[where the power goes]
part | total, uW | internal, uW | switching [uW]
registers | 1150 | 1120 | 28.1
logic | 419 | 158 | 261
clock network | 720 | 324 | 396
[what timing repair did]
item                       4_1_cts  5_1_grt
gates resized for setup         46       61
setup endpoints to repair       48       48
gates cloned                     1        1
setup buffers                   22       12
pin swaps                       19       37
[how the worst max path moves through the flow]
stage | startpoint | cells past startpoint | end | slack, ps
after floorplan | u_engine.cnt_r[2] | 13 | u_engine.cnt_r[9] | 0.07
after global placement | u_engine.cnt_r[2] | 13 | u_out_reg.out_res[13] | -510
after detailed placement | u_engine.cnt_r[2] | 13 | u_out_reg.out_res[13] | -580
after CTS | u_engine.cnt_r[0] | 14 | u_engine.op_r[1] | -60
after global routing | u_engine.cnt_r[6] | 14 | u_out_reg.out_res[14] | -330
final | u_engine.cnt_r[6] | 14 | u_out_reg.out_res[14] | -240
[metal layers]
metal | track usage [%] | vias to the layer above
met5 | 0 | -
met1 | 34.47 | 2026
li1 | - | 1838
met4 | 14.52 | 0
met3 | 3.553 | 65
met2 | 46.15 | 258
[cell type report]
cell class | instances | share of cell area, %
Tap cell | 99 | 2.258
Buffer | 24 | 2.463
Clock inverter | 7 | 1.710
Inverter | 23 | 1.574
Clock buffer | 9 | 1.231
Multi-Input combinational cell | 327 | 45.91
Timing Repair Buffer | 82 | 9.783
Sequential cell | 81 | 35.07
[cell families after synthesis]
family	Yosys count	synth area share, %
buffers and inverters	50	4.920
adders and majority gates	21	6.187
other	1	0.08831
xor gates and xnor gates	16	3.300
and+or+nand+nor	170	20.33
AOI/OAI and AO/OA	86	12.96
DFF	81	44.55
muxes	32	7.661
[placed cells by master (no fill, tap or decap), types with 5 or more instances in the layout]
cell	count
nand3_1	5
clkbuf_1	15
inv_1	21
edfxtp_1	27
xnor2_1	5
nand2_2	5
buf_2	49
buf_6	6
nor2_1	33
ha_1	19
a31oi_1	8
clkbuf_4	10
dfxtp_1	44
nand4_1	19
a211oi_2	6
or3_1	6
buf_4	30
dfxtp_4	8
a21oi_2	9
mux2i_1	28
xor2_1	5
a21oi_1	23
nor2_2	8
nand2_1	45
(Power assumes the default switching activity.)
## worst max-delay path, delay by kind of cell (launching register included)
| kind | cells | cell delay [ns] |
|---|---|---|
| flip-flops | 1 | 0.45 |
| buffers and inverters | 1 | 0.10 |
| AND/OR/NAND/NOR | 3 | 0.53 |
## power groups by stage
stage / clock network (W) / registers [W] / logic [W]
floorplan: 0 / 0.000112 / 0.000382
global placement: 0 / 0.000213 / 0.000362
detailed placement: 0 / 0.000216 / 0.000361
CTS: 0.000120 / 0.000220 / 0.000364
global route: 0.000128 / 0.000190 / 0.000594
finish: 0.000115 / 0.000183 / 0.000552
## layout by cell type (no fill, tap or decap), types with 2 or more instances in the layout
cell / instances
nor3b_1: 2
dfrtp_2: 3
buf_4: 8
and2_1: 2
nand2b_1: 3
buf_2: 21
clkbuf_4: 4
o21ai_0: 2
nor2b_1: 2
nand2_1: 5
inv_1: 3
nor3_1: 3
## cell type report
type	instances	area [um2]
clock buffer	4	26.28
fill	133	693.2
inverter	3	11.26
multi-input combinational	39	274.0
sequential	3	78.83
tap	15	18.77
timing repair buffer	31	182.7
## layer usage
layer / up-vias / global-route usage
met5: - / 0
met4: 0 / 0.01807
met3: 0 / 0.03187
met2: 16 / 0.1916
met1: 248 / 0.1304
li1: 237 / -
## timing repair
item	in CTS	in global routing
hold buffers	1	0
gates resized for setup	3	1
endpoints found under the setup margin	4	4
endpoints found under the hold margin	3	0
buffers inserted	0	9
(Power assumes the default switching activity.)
=-=-=-=-=
▸ Task brief
Of the lines above, extract only those from the line with "met1 | 34.47 | 2026" to the line with "[cell families after synthesis]", both included, exactly as written.

▸ Output for this task
met1 | 34.47 | 2026
li1 | - | 1838
met4 | 14.52 | 0
met3 | 3.553 | 65
met2 | 46.15 | 258
[cell type report]
cell class | instances | share of cell area, %
Tap cell | 99 | 2.258
Buffer | 24 | 2.463
Clock inverter | 7 | 1.710
Inverter | 23 | 1.574
Clock buffer | 9 | 1.231
Multi-Input combinational cell | 327 | 45.91
Timing Repair Buffer | 82 | 9.783
Sequential cell | 81 | 35.07
[cell families after synthesis]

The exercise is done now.